▶ Exercise details
To complete the exercise, repeat every record exactly as it stands.

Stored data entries
────────

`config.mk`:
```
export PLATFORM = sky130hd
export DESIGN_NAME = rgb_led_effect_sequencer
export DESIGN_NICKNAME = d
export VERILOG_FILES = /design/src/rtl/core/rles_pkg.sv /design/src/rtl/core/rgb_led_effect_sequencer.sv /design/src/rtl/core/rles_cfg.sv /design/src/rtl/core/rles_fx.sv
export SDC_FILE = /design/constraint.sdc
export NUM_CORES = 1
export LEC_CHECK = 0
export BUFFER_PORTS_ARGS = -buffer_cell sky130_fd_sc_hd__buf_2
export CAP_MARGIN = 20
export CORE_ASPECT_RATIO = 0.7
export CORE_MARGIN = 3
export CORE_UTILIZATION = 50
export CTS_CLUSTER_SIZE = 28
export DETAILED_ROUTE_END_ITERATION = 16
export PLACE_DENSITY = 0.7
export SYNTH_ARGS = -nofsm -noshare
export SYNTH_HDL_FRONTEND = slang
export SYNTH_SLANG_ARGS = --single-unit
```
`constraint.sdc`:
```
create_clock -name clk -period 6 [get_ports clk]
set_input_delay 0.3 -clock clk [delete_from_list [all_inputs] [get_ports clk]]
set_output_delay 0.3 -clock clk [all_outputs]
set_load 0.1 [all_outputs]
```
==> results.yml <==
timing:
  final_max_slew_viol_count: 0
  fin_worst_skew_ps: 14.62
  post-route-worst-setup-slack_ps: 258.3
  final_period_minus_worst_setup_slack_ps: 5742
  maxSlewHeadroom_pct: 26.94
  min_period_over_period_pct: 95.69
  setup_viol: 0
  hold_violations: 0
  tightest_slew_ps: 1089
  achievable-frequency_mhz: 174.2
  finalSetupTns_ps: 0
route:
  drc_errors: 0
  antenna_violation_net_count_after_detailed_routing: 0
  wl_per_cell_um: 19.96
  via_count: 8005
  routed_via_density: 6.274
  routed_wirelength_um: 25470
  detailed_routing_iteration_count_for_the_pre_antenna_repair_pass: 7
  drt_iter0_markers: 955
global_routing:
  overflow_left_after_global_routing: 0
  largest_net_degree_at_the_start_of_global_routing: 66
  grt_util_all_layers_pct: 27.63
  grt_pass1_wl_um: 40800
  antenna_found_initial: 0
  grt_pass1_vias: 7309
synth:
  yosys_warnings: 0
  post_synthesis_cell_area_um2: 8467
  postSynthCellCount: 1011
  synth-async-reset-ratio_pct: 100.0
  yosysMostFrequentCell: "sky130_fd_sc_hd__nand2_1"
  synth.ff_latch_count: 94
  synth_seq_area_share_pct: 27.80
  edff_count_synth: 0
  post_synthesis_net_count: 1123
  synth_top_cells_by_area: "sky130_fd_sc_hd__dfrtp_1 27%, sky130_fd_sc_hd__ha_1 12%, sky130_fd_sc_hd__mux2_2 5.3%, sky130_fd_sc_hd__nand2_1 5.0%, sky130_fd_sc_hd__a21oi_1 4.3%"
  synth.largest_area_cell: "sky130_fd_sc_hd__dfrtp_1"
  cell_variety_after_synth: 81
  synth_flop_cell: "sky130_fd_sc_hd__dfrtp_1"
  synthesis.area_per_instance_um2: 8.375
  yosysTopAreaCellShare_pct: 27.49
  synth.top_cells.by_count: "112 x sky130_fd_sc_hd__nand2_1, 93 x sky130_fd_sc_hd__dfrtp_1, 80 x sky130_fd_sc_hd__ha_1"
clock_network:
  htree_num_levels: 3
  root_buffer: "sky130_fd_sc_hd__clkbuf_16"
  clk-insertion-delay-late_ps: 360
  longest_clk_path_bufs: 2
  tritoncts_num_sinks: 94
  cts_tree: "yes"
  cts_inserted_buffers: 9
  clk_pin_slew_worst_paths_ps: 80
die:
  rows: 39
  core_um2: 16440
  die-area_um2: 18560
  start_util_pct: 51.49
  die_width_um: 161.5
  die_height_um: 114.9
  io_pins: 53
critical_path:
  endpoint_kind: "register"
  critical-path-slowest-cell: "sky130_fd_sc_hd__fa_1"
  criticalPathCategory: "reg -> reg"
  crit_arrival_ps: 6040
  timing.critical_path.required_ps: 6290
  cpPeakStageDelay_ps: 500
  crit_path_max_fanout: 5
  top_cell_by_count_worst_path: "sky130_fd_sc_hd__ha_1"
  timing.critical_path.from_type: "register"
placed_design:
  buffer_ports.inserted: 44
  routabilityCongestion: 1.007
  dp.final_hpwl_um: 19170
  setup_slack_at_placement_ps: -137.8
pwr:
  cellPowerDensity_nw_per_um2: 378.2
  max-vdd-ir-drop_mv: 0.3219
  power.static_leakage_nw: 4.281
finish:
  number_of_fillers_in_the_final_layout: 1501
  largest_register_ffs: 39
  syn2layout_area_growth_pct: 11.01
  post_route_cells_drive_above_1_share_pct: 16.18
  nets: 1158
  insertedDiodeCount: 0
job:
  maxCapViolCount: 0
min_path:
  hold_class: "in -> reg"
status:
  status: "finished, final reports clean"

────────

▶ Task output
`config.mk`:
```
export PLATFORM = sky130hd
export DESIGN_NAME = rgb_led_effect_sequencer
export DESIGN_NICKNAME = d
export VERILOG_FILES = /design/src/rtl/core/rles_pkg.sv /design/src/rtl/core/rgb_led_effect_sequencer.sv /design/src/rtl/core/rles_cfg.sv /design/src/rtl/core/rles_fx.sv
export SDC_FILE = /design/constraint.sdc
export NUM_CORES = 1
export LEC_CHECK = 0
export BUFFER_PORTS_ARGS = -buffer_cell sky130_fd_sc_hd__buf_2
export CAP_MARGIN = 20
export CORE_ASPECT_RATIO = 0.7
export CORE_MARGIN = 3
export CORE_UTILIZATION = 50
export CTS_CLUSTER_SIZE = 28
export DETAILED_ROUTE_END_ITERATION = 16
export PLACE_DENSITY = 0.7
export SYNTH_ARGS = -nofsm -noshare
export SYNTH_HDL_FRONTEND = slang
export SYNTH_SLANG_ARGS = --single-unit
```
`constraint.sdc`:
```
create_clock -name clk -period 6 [get_ports clk]
set_input_delay 0.3 -clock clk [delete_from_list [all_inputs] [get_ports clk]]
set_output_delay 0.3 -clock clk [all_outputs]
set_load 0.1 [all_outputs]
```
==> results.yml <==
timing:
  final_max_slew_viol_count: 0
  fin_worst_skew_ps: 14.62
  post-route-worst-setup-slack_ps: 258.3
  final_period_minus_worst_setup_slack_ps: 5742
  maxSlewHeadroom_pct: 26.94
  min_period_over_period_pct: 95.69
  setup_viol: 0
  hold_violations: 0
  tightest_slew_ps: 1089
  achievable-frequency_mhz: 174.2
  finalSetupTns_ps: 0
route:
  drc_errors: 0
  antenna_violation_net_count_after_detailed_routing: 0
  wl_per_cell_um: 19.96
  via_count: 8005
  routed_via_density: 6.274
  routed_wirelength_um: 25470
  detailed_routing_iteration_count_for_the_pre_antenna_repair_pass: 7
  drt_iter0_markers: 955
global_routing:
  overflow_left_after_global_routing: 0
  largest_net_degree_at_the_start_of_global_routing: 66
  grt_util_all_layers_pct: 27.63
  grt_pass1_wl_um: 40800
  antenna_found_initial: 0
  grt_pass1_vias: 7309
synth:
  yosys_warnings: 0
  post_synthesis_cell_area_um2: 8467
  postSynthCellCount: 1011
  synth-async-reset-ratio_pct: 100.0
  yosysMostFrequentCell: "sky130_fd_sc_hd__nand2_1"
  synth.ff_latch_count: 94
  synth_seq_area_share_pct: 27.80
  edff_count_synth: 0
  post_synthesis_net_count: 1123
  synth_top_cells_by_area: "sky130_fd_sc_hd__dfrtp_1 27%, sky130_fd_sc_hd__ha_1 12%, sky130_fd_sc_hd__mux2_2 5.3%, sky130_fd_sc_hd__nand2_1 5.0%, sky130_fd_sc_hd__a21oi_1 4.3%"
  synth.largest_area_cell: "sky130_fd_sc_hd__dfrtp_1"
  cell_variety_after_synth: 81
  synth_flop_cell: "sky130_fd_sc_hd__dfrtp_1"
  synthesis.area_per_instance_um2: 8.375
  yosysTopAreaCellShare_pct: 27.49
  synth.top_cells.by_count: "112 x sky130_fd_sc_hd__nand2_1, 93 x sky130_fd_sc_hd__dfrtp_1, 80 x sky130_fd_sc_hd__ha_1"
clock_network:
  htree_num_levels: 3
  root_buffer: "sky130_fd_sc_hd__clkbuf_16"
  clk-insertion-delay-late_ps: 360
  longest_clk_path_bufs: 2
  tritoncts_num_sinks: 94
  cts_tree: "yes"
  cts_inserted_buffers: 9
  clk_pin_slew_worst_paths_ps: 80
die:
  rows: 39
  core_um2: 16440
  die-area_um2: 18560
  start_util_pct: 51.49
  die_width_um: 161.5
  die_height_um: 114.9
  io_pins: 53
critical_path:
  endpoint_kind: "register"
  critical-path-slowest-cell: "sky130_fd_sc_hd__fa_1"
  criticalPathCategory: "reg -> reg"
  crit_arrival_ps: 6040
  timing.critical_path.required_ps: 6290
  cpPeakStageDelay_ps: 500
  crit_path_max_fanout: 5
  top_cell_by_count_worst_path: "sky130_fd_sc_hd__ha_1"
  timing.critical_path.from_type: "register"
placed_design:
  buffer_ports.inserted: 44
  routabilityCongestion: 1.007
  dp.final_hpwl_um: 19170
  setup_slack_at_placement_ps: -137.8
pwr:
  cellPowerDensity_nw_per_um2: 378.2
  max-vdd-ir-drop_mv: 0.3219
  power.static_leakage_nw: 4.281
finish:
  number_of_fillers_in_the_final_layout: 1501
  largest_register_ffs: 39
  syn2layout_area_growth_pct: 11.01
  post_route_cells_drive_above_1_share_pct: 16.18
  nets: 1158
  insertedDiodeCount: 0
job:
  maxCapViolCount: 0
min_path:
  hold_class: "in -> reg"
status:
  status: "finished, final reports clean"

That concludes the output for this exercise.